The Kalispell Education Association is in the midst of surveying teachers to gauge how workloads and stress levels have been affected by COVID-19. One question asked how many hours educators spent outside their contracted work day on teaching duties for quarantined students. Of 254 responses, about 70% answered an hour a day. About 20% are spending two hours a day and 14%, three or more.

“Truly this depends on which schools/classrooms/grade levels have been hit hard with quarantined students,” Association President Lynne Rider said.

Johnson broached the topic of a school week with four days on-site and one day remote, or early-out Wednesdays, as a way to carve out time for staff to take care of the academic needs of quarantined students.

“We weren’t sure what was going to happen with quarantines,” Johnson said, when the numbers started to increase.

Hill and the board agreed it should be considered by the school board’s personnel committee, however.

“On first blush I do not see going to a four-day week as a viable option if we’re saying kids are going to be remote learning that day [fifth day] as well because now you’ve added on, I’m doing this in-person instruction, but now I have to prep every week for a lesson for kids to go remote,” Hill said.

He also noted the potential challenges for working parents in talking with other AA school districts using hybrid models.

EARLY-RELEASE DAYS also raise a set of concerns related to time spent learning in the classroom.

“There’s downsides to early releases, there’s downsides to anything that shortens the instructional time for students. There’s curriculum to get through, standards to be met, prepping for tests, we’re trying to give students a leg up,” Hill said.

School Board Chairman Lance Isaak said he is supportive of either measure moving forward.

“We recognize teachers put in more than their fair share of work in a regular year, let alone during these times. Personally, I would be very supportive of the initiative moving forward whether full day off or early releases on a regular basis,” Isaak said.

Outside of that conversation, the board approved a memorandum of understanding between the district and Kalispell Education Association for the 2020-21 school year that addresses unique working conditions of operating under a pandemic, such as performance of duties as it relates to remote work, mandatory school closures, making up lost instructional time, and evaluations, among other items such as paying out excess personal leave and compensatory time.

Trustees also approved an agreement that would allow school officials to be designated as deputy public health officials to assist Flathead City-County Health Department with contact tracing in schools only. This means school officials, namely building administrators and possibly nurses who opted to become deputized, would be responsible for identifying and notifying close contacts in COVID-19 cases.
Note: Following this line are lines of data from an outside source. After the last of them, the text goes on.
<file path="config.mk">
export PLATFORM = sky130hd
export DESIGN_NAME = rv_core
export DESIGN_NICKNAME = d
export VERILOG_FILES = /design/src/hw/rv_isa_pkg.sv /design/src/hw/rv_pipe_pkg.sv /design/src/hw/rv_core.sv /design/src/hw/rv_result.sv /design/src/hw/rv_execute.sv /design/src/hw/rv_decode.sv /design/src/hw/rv_fetch.sv
export VERILOG_INCLUDE_DIRS = /design/src /design/src/include
export SDC_FILE = /design/constraint.sdc
export NUM_CORES = 2
export LEC_CHECK = 0
export BUFFER_PORTS_ARGS = -buffer_cell sky130_fd_sc_hd__buf_2
export CAP_MARGIN = 20
export CORE_UTILIZATION = 25
export CTS_BUF_LIST = sky130_fd_sc_hd__clkbuf_8
export DETAILED_ROUTE_END_ITERATION = 10
export PLACE_DENSITY_LB_ADDON = 0.08
export SLEW_MARGIN = 10
export SYNTH_ARGS = -nofsm -noshare
export SYNTH_HDL_FRONTEND = slang
export SYNTH_SLANG_ARGS = --single-unit
</file>
<file path="constraint.sdc">
create_clock -name i_clk -period 5.5 [get_ports i_clk]
set_clock_uncertainty 0.05 [all_clocks]
set_input_delay 0.275 -clock i_clk [delete_from_list [all_inputs] [get_ports i_clk]]
set_output_delay 0.275 -clock i_clk [all_outputs]
set_load 0.005 [all_outputs]
</file>
<file path="src/include/rv_core_settings.svh">
`ifndef RV_CORE_SETTINGS_SVH
`define RV_CORE_SETTINGS_SVH

// First fetch address after reset
`define RV_RESET_ADDR 32'h0000_0000

// Integer registers including x0
`define RV_NREGS 32

`endif
</file>
<file path="src/hw/rv_isa_pkg.sv">
package rv_isa_pkg;

    // Major opcode field in instruction bits [6:0]
    typedef enum logic [6:0]
    {
        OPC_LUI    = 7'b0110111,
        OPC_AUIPC  = 7'b0010111,
        OPC_JAL    = 7'b1101111,
        OPC_JALR   = 7'b1100111,
        OPC_BRANCH = 7'b1100011,
        OPC_OP_IMM = 7'b0010011,
        OPC_OP     = 7'b0110011
    } rv_opcode_e;

    typedef enum logic [3:0]
    {
        ALU_ADD    = 4'd0,
        ALU_SUB    = 4'd1,
        ALU_AND    = 4'd2,
        ALU_OR     = 4'd3,
        ALU_XOR    = 4'd4,
        ALU_SLT    = 4'd5,
        ALU_SLTU   = 4'd6,
        ALU_SLL    = 4'd7,
        ALU_SRL    = 4'd8,
        ALU_SRA    = 4'd9,
        ALU_PASS_B = 4'd10     // LUI
    } rv_alu_op_e;

    // Nine operations need four bits
    typedef enum logic [3:0]
    {
        BR_NONE = 4'd0,
        BR_EQ   = 4'd1,
        BR_NE   = 4'd2,
        BR_LT   = 4'd3,
        BR_GE   = 4'd4,
        BR_LTU  = 4'd5,
        BR_GEU  = 4'd6,
        BR_JAL  = 4'd7,
        BR_JALR = 4'd8
    } rv_br_op_e;

endpackage

</file>
<file path="src/hw/rv_pipe_pkg.sv">
package rv_pipe_pkg;

    typedef struct packed {
        logic        valid;
        logic [31:0] pc;
        logic [31:0] instr;
    } fetch_out_t;

    typedef struct packed {
        logic                   valid;
        logic [31:0]            pc;
        rv_isa_pkg::rv_alu_op_e alu_op;
        rv_isa_pkg::rv_br_op_e  br_op;
        logic                   a_sel_pc;     // AUIPC
        logic                   b_sel_imm;
        logic [31:0]            rs1_val;
        logic [31:0]            rs2_val;
        logic [31:0]            imm;
        logic [4:0]             rd;
        logic                   wb_en;
    } decode_out_t;

    typedef struct packed {
        logic        valid;
        logic [4:0]  rd;
        logic [31:0] data;
        logic        wb_en;
    } exec_out_t;

    // Writeback report on the top level port
    typedef struct packed {
        logic        valid;
        logic [4:0]  rd;
        logic [31:0] data;
    } wb_event_t;

    typedef struct packed {
        logic        select;    // One cycle pulse
        logic [31:0] target;
    } redirect_t;

endpackage

</file>
<file path="src/hw/rv_core.sv">
`timescale 1ns/1ps

module rv_core
(
    input  logic                   i_clk,
    input  logic                   i_rst_n,
    output logic [31:0]            o_imem_addr,
    output logic                   o_imem_cyc,
    input  logic [31:0]            i_imem_data,
    input  logic                   i_imem_ack,
    output rv_pipe_pkg::wb_event_t o_wb
);

    import rv_pipe_pkg::*;

    fetch_out_t  fetch;
    decode_out_t dec;
    exec_out_t   exec;
    redirect_t   redirect;      // From execute to fetch and decode
    logic        stall;
    logic [4:0]  rs1_addr;
    logic [4:0]  rs2_addr;
    logic [31:0] rs1_val;
    logic [31:0] rs2_val;

    rv_fetch u_fetch
    (
        .i_clk       (i_clk),
        .i_rst_n     (i_rst_n),
        .i_stall     (stall),
        .i_redirect  (redirect),
        .i_imem_data (i_imem_data),
        .i_imem_ack  (i_imem_ack),
        .o_imem_addr (o_imem_addr),
        .o_imem_cyc  (o_imem_cyc),
        .o_fetch     (fetch)
    );

    rv_decode u_decode
    (
        .i_clk      (i_clk),
        .i_rst_n    (i_rst_n),
        .i_fetch    (fetch),
        .i_redirect (redirect),
        .i_exec     (exec),
        .i_rs1_val  (rs1_val),
        .i_rs2_val  (rs2_val),
        .o_rs1_addr (rs1_addr),
        .o_rs2_addr (rs2_addr),
        .o_stall    (stall),
        .o_dec      (dec)
    );

    rv_execute u_execute
    (
        .i_clk      (i_clk),
        .i_rst_n    (i_rst_n),
        .i_dec      (dec),
        .o_redirect (redirect),
        .o_exec     (exec)
    );

    rv_result u_result
    (
        .i_clk      (i_clk),
        .i_rst_n    (i_rst_n),
        .i_exec     (exec),
        .i_rs1_addr (rs1_addr),
        .i_rs2_addr (rs2_addr),
        .o_rs1_val  (rs1_val),
        .o_rs2_val  (rs2_val),
        .o_wb       (o_wb)
    );

endmodule

</file>
<file path="src/hw/rv_result.sv">
`timescale 1ns/1ps

`include "rv_core_settings.svh"

module rv_result
(
    input  logic                   i_clk,
    input  logic                   i_rst_n,
    input  rv_pipe_pkg::exec_out_t i_exec,
    input  logic [4:0]             i_rs1_addr,
    input  logic [4:0]             i_rs2_addr,
    output logic [31:0]            o_rs1_val,
    output logic [31:0]            o_rs2_val,
    output rv_pipe_pkg::wb_event_t o_wb
);

    logic [31:0] regs [`RV_NREGS];
    logic        wr_en;

    // x0 is never written
    assign wr_en = i_exec.valid & i_exec.wb_en & (i_exec.rd != 5'd0);

    always_ff @(posedge i_clk or negedge i_rst_n)
    begin
        if (!i_rst_n)
        begin
            for (int i = 0; i < `RV_NREGS; i++)
                regs[i] <= '0;
        end
        else if (wr_en)
            regs[i_exec.rd] <= i_exec.data;
    end

    // Same cycle write goes straight through to the readers
    assign o_rs1_val = (i_rs1_addr == 5'd0) ? 32'd0 :
                       (wr_en && i_exec.rd == i_rs1_addr) ? i_exec.data : regs[i_rs1_addr];
    assign o_rs2_val = (i_rs2_addr == 5'd0) ? 32'd0 :
                       (wr_en && i_exec.rd == i_rs2_addr) ? i_exec.data : regs[i_rs2_addr];

    assign o_wb = '{valid: wr_en, rd: i_exec.rd, data: i_exec.data};

endmodule

</file>
<file path="src/hw/rv_execute.sv">
`timescale 1ns/1ps

module rv_execute
(
    input  logic                     i_clk,
    input  logic                     i_rst_n,
    input  rv_pipe_pkg::decode_out_t i_dec,
    output rv_pipe_pkg::redirect_t   o_redirect,
    output rv_pipe_pkg::exec_out_t   o_exec
);

    import rv_isa_pkg::*;

    logic [31:0] op_a;
    logic [31:0] op_b;
    logic [31:0] alu_res;
    logic        taken;
    logic        is_jump;
    logic [31:0] br_target;
    logic [31:0] link;
    logic        exe_valid_q;
    logic [4:0]  exe_rd_q;
    logic [31:0] exe_data_q;
    logic        exe_wb_en_q;

    assign op_a = i_dec.a_sel_pc  ? i_dec.pc  : i_dec.rs1_val;
    assign op_b = i_dec.b_sel_imm ? i_dec.imm : i_dec.rs2_val;

    always_comb
    begin
        case (i_dec.alu_op)
            ALU_ADD:  alu_res = op_a + op_b;
            ALU_SUB:  alu_res = op_a - op_b;
            ALU_AND:  alu_res = op_a & op_b;
            ALU_OR:   alu_res = op_a | op_b;
            ALU_XOR:  alu_res = op_a ^ op_b;
            ALU_SLT:  alu_res = {31'b0, $signed(op_a) < $signed(op_b)};
            ALU_SLTU: alu_res = {31'b0, op_a < op_b};
            ALU_SLL:  alu_res = op_a << op_b[4:0];
            ALU_SRL:  alu_res = op_a >> op_b[4:0];
            ALU_SRA:  alu_res = $unsigned($signed(op_a) >>> op_b[4:0]);
            default:  alu_res = op_b;
        endcase
    end

    // Branches compare the register values and not the ALU operands
    always_comb
    begin
        case (i_dec.br_op)
            BR_EQ:   taken = (i_dec.rs1_val == i_dec.rs2_val);
            BR_NE:   taken = (i_dec.rs1_val != i_dec.rs2_val);
            BR_LT:   taken = ($signed(i_dec.rs1_val) < $signed(i_dec.rs2_val));
            BR_GE:   taken = ($signed(i_dec.rs1_val) >= $signed(i_dec.rs2_val));
            BR_LTU:  taken = (i_dec.rs1_val < i_dec.rs2_val);
            BR_GEU:  taken = (i_dec.rs1_val >= i_dec.rs2_val);
            BR_JAL:  taken = 1'b1;
            BR_JALR: taken = 1'b1;
            default: taken = 1'b0;
        endcase
    end

    assign is_jump   = (i_dec.br_op == BR_JAL) || (i_dec.br_op == BR_JALR);
    assign br_target = (i_dec.br_op == BR_JALR) ? ((i_dec.rs1_val + i_dec.imm) & ~32'd1)
                                                : (i_dec.pc + i_dec.imm);
    assign link      = i_dec.pc + 32'd4;

    assign o_redirect = '{select: i_dec.valid & taken, target: br_target};

    always_ff @(posedge i_clk or negedge i_rst_n)
    begin
        if (!i_rst_n)
            exe_valid_q <= 1'b0;
        else
            exe_valid_q <= i_dec.valid;
    end

    always_ff @(posedge i_clk)
    begin
        exe_rd_q    <= i_dec.rd;
        exe_data_q  <= is_jump ? link : alu_res;    // Link value for jumps
        exe_wb_en_q <= i_dec.wb_en;
    end

    assign o_exec = '{valid: exe_valid_q, rd: exe_rd_q, data: exe_data_q, wb_en: exe_wb_en_q};

endmodule

</file>
<file path="src/hw/rv_decode.sv">
`timescale 1ns/1ps

`include "rv_core_settings.svh"

module rv_decode
(
    input  logic                     i_clk,
    input  logic                     i_rst_n,
    input  rv_pipe_pkg::fetch_out_t  i_fetch,
    input  rv_pipe_pkg::redirect_t   i_redirect,
    input  rv_pipe_pkg::exec_out_t   i_exec,
    input  logic [31:0]              i_rs1_val,
    input  logic [31:0]              i_rs2_val,
    output logic [4:0]               o_rs1_addr,
    output logic [4:0]               o_rs2_addr,
    output logic                     o_stall,
    output rv_pipe_pkg::decode_out_t o_dec
);

    import rv_isa_pkg::*;
    import rv_pipe_pkg::*;

    logic [31:0]                  instr;
    rv_opcode_e                   opcode;
    logic [2:0]                   funct3;
    logic                         f7_zero;
    logic                         alt;
    logic [$clog2(`RV_NREGS)-1:0] rs1;
    logic [$clog2(`RV_NREGS)-1:0] rs2;
    logic [31:0]                  imm_i;
    logic [31:0]                  imm_u;
    logic [31:0]                  imm_b;
    logic [31:0]                  imm_j;
    logic                         legal;
    logic                         use_rs1;
    logic                         use_rs2;
    logic                         rs1_chk;
    logic                         rs2_chk;
    logic                         hz_dec;
    logic                         hz_exe;
    decode_out_t                  dec_d;
    decode_out_t                  dec_q;
    logic                         dec_valid_q;

    function automatic rv_alu_op_e alu_sel(input logic [2:0] f3, input logic sub_sra);
        case (f3)
            3'b000:  return sub_sra ? ALU_SUB : ALU_ADD;
            3'b001:  return ALU_SLL;
            3'b010:  return ALU_SLT;
            3'b011:  return ALU_SLTU;
            3'b100:  return ALU_XOR;
            3'b101:  return sub_sra ? ALU_SRA : ALU_SRL;
            3'b110:  return ALU_OR;
            default: return ALU_AND;
        endcase
    endfunction

    assign instr   = i_fetch.instr;
    assign opcode  = rv_opcode_e'(instr[6:0]);
    assign funct3  = instr[14:12];
    assign f7_zero = (instr[31:25] == 7'b0000000);
    assign alt     = (instr[31:25] == 7'b0100000);
    assign rs1     = instr[19:15];
    assign rs2     = instr[24:20];

    assign imm_i = {{20{instr[31]}}, instr[31:20]};
    assign imm_u = {instr[31:12], 12'b0};
    assign imm_b = {{20{instr[31]}}, instr[7], instr[30:25], instr[11:8], 1'b0};
    assign imm_j = {{12{instr[31]}}, instr[19:12], instr[20], instr[30:21], 1'b0};

    always_comb
    begin
        legal           = 1'b0;
        use_rs1         = 1'b0;
        use_rs2         = 1'b0;
        dec_d           = '0;
        dec_d.pc        = i_fetch.pc;
        dec_d.rs1_val   = i_rs1_val;
        dec_d.rs2_val   = i_rs2_val;
        dec_d.rd        = instr[11:7];
        dec_d.alu_op    = ALU_ADD;
        dec_d.br_op     = BR_NONE;
        dec_d.b_sel_imm = 1'b1;
        dec_d.imm       = imm_i;
        case (opcode)
            OPC_LUI:
            begin
                legal        = 1'b1;
                dec_d.alu_op = ALU_PASS_B;
                dec_d.imm    = imm_u;
                dec_d.wb_en  = 1'b1;
            end
            OPC_AUIPC:
            begin
                legal          = 1'b1;
                dec_d.a_sel_pc = 1'b1;
                dec_d.imm      = imm_u;
                dec_d.wb_en    = 1'b1;
            end
            OPC_JAL:
            begin
                legal       = 1'b1;
                dec_d.br_op = BR_JAL;
                dec_d.imm   = imm_j;
                dec_d.wb_en = 1'b1;
            end
            OPC_JALR:
            begin
                legal       = (funct3 == 3'b000);
                use_rs1     = 1'b1;
                dec_d.br_op = BR_JALR;
                dec_d.wb_en = 1'b1;
            end
            OPC_BRANCH:
            begin
                legal     = 1'b1;
                use_rs1   = 1'b1;
                use_rs2   = 1'b1;
                dec_d.imm = imm_b;
                case (funct3)
                    3'b000:  dec_d.br_op = BR_EQ;
                    3'b001:  dec_d.br_op = BR_NE;
                    3'b100:  dec_d.br_op = BR_LT;
                    3'b101:  dec_d.br_op = BR_GE;
                    3'b110:  dec_d.br_op = BR_LTU;
                    3'b111:  dec_d.br_op = BR_GEU;
                    default: legal = 1'b0;
                endcase
            end
            OPC_OP_IMM:
            begin
                use_rs1      = 1'b1;
                dec_d.wb_en  = 1'b1;
                dec_d.alu_op = alu_sel(funct3, alt && funct3 == 3'b101);    // Only SRAI
                if (funct3 == 3'b001)
                    legal = f7_zero;
                else if (funct3 == 3'b101)
                    legal = f7_zero | alt;
                else
                    legal = 1'b1;
            end
            OPC_OP:
            begin
                use_rs1         = 1'b1;
                use_rs2         = 1'b1;
                dec_d.b_sel_imm = 1'b0;
                dec_d.wb_en     = 1'b1;
                dec_d.alu_op    = alu_sel(funct3, alt);
                legal = f7_zero | (alt & (funct3 == 3'b000 || funct3 == 3'b101));
            end
            default:
                legal = 1'b0;   // Decodes as a bubble
        endcase
    end

    // Stall on pending writes in the decode and execute registers
    assign rs1_chk = legal & use_rs1 & (rs1 != '0);
    assign rs2_chk = legal & use_rs2 & (rs2 != '0);
    assign hz_dec  = dec_valid_q & dec_q.wb_en &
                     ((rs1_chk & (rs1 == dec_q.rd)) | (rs2_chk & (rs2 == dec_q.rd)));
    assign hz_exe  = i_exec.valid & i_exec.wb_en &
                     ((rs1_chk & (rs1 == i_exec.rd)) | (rs2_chk & (rs2 == i_exec.rd)));
    assign o_stall = i_fetch.valid & (hz_dec | hz_exe);

    assign o_rs1_addr = rs1;
    assign o_rs2_addr = rs2;

    always_ff @(posedge i_clk or negedge i_rst_n)
    begin
        if (!i_rst_n)
            dec_valid_q <= 1'b0;
        else
            dec_valid_q <= i_fetch.valid & legal & ~o_stall & ~i_redirect.select;
    end

    always_ff @(posedge i_clk)
    begin
        dec_q <= dec_d;
    end

    always_comb
    begin
        o_dec       = dec_q;
        o_dec.valid = dec_valid_q;
    end

endmodule

</file>
<file path="src/hw/rv_fetch.sv">
`timescale 1ns/1ps

`include "rv_core_settings.svh"

module rv_fetch
(
    input  logic                    i_clk,
    input  logic                    i_rst_n,
    input  logic                    i_stall,
    input  rv_pipe_pkg::redirect_t  i_redirect,
    input  logic [31:0]             i_imem_data,
    input  logic                    i_imem_ack,
    output logic [31:0]             o_imem_addr,
    output logic                    o_imem_cyc,
    output rv_pipe_pkg::fetch_out_t o_fetch
);

    logic        run_q;         // Set on the first edge after reset
    logic [31:0] pc_q;
    logic        valid_q;
    logic [31:0] instr_pc_q;
    logic [31:0] instr_q;
    logic        xfer;

    assign o_imem_cyc  = run_q & ~i_stall & ~i_redirect.select;
    assign o_imem_addr = pc_q;

    // Word belongs to this cycle's address
    assign xfer = o_imem_cyc & i_imem_ack;

    always_ff @(posedge i_clk or negedge i_rst_n)
    begin
        if (!i_rst_n)
        begin
            run_q   <= 1'b0;
            pc_q    <= `RV_RESET_ADDR;
            valid_q <= 1'b0;
        end
        else
        begin
            run_q <= 1'b1;
            if (i_redirect.select)
            begin
                pc_q    <= i_redirect.target;
                valid_q <= 1'b0;        // Drop the shadow instruction
            end
            else if (!i_stall)
            begin
                valid_q <= xfer;
                if (xfer)
                    pc_q <= pc_q + 32'd4;
            end
        end
    end

    always_ff @(posedge i_clk)
    begin
        if (xfer)
        begin
            instr_pc_q <= pc_q;
            instr_q    <= i_imem_data;
        end
    end

    assign o_fetch = '{valid: valid_q, pc: instr_pc_q, instr: instr_q};

endmodule

</file>
==> impl_metrics.yaml <==
detailed_routing:
  drt-initial-drc-count: 3976
  avgViaCountPerCell: 5.22
  drt-total-wl_um: 335000
  wl_per_cell_um: 31.9
  via_count: 54800
  drc: 0
  antenna_left: 0
  firstDrtPassIters: 5
run:
  maxCapViolations: 0
timing:
  final.setup.tns_ps: 0
  period_minus_slack_ps: 5230
  tightest_slew_ps: 1120
  maxSlewViolCount: 0
  hold_viol: 0
  rsz0062_at_grt: "false"
  max_freq_mhz: 191
  slew_headroom_pct: 25.0
  setup_viol: 0
  timing.final.crit_share_pct: 95.1
min_path:
  holdCritPathClass: "input pin to flip-flop"
cells_and_area:
  drive_above_1_share_pct: 39.1
  nets: 6412
  post_layout_nonfiller_instances: 10500
  area_delta_synth_final_pct: 16.5
  fin_area_sq_mm: 0.0896
setup_path:
  crit_slowest_cell: "a41oi_1"
  start_kind: "flip-flop"
  critPathBufInv: 1
  arrival_ps: 4910
  max_stage_delay_ps: 810
  crit_chain: "ha_1 > a21oi_1 > o21ai_0 > a41oi_1 > nand4_1 > and2_1 > o311ai_1 > nand3_4 > nor2_1 > buf_2"
  crit_family: "compound AO/OA/AOI/OAI gates"
  end_kind: "primary output"
  critPathRequiredTime_ps: 5180
  critPathKind: "flip-flop to primary output"
  crit_fanout: 22
global_route:
  grt_pass1_vias: 56800
  grt_pass1_wl_um: 469000
  grt_antenna_before_repair: 21
  grt_overflow: 0
  grt_max_degree: 144
  grtUsageTotal_pct: 21.4
clocking:
  clkTransAtPathRegs_ps: 60
  cts.htree.levels: 5
  cts_tree: "yes"
  cts.sinks: 1306
  clk_latency_ps: 1010
  cts.path.max_buffers: 4
  numCtsBuffers: 273
  cts_resized: 0
  cts-root-buf: "clkbuf_8"
yosys:
  synth_common_cells: "dfrtp_1, mux2_2, mux4_2"
  syn_inst: 6039
  syn-num-nets: 6270
  ys_ff_latch: 1306
  syn-mean-instance-area_sq_um: 12.7
  ys_seq_area_share_pct: 41.7
  syn_area_sq_mm: 0.0769
  synth_flop_cell: "dfrtp_1"
  yosysMostFrequentCell: "dfrtp_1"
  synth_area_leaders: "dfrtp_1, mux4_2, mux2_2"
  yosys.area.top_type_share_pct: 34.5
  async_reset_ff_share_pct: 81.2
  synth_warnings: 0
  yosysUniqueCellTypes: 92
  yosys.area.top_type: "dfrtp_1"
  synth_edf_count: 64
power:
  p_leak_nw: 39.8
  power_density_mw_per_mm2: 254
  ir_drop_mv: 0.153
floorplanning:
  rows: 203
  initial_utilization_pct: 25.1
  fp.dieH_um: 557
  ioPinCount: 106
  dieArea_sq_mm: 0.310
  core-area_sq_mm: 0.306
  die-width_um: 557
placed_design:
  port_buffers: 105
  dp.cells: 9944
  finalWeightedCongestion: 0.939
  place_hpwl_um: 224000
  place_area_sq_mm: 0.0832
run_status:
  outcome: "completed"
-- layer usage --
metal  track usage (%)  up-vias  wire length, um
met3              2.59      495            14200
met4              8.00        0            13100
met1              28.5    29400           148000
met5                 0        -                0
met2              35.4     1524           160000
li1                  -    23300                -
-- what timing repair did --
action / 4_1_cts / 5_1_grt
hold buffers: 61 / 0
hold endpoints to repair: 1023 / 0
setup buffers: 0 / 0
-- cell usage in the layout (no fill, tap or decap), types with 192 or more instances in the layout --
cell type	synthesis	layout
nand2_1	270	257
mux4_2	643	643
mux2_2	1002	1002
clkbuf_8	0	361
buf_4	3	218
dfrtp_1	1060	1060
a21oi_1	192	192
ha_1	192	192
nor2_1	274	259
mux2i_1	262	260
inv_1	146	221
-- kinds of logic after synthesis --
logic type	Yosys count	synth area share [%]
muxes	1908	36.9
DFF	1306	41.7
and+or+nand+nor	912	5.56
AOI/OAI and AO/OA	865	7.41
buffers and inverters	704	3.50
adders and majority gates	196	3.23
xor gates and xnor gates	147	1.67
other	1	0.00487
Hill said building principals already do the bulk of the work involved in tracking close contacts by going through seating charts, verifying attendance and passing that information on to the health department, which sends a list back of what students will be placed in quarantine and then the district send back contact information for the health department to make the calls notifying people they are close contacts.

Once deputized, a school official will be able to do that last piece of calling and notifying families. Hill said the agreement is the same as one Billings School District is using.

As the agreement stands, it is optional to become deputized and there would be no financial compensation, but it would potentially expedite the notification process so affected students don’t come to school.

“I talked with our administrators and there were some mixed feelings on it,” Hill said. “Some say, ‘Well, I’m doing 90% of it. If I have to call seven families, not a big deal, but there are others who’ve said I’m already putting in four hours on this contact tracing and if I have to make the phone call that’s more time.”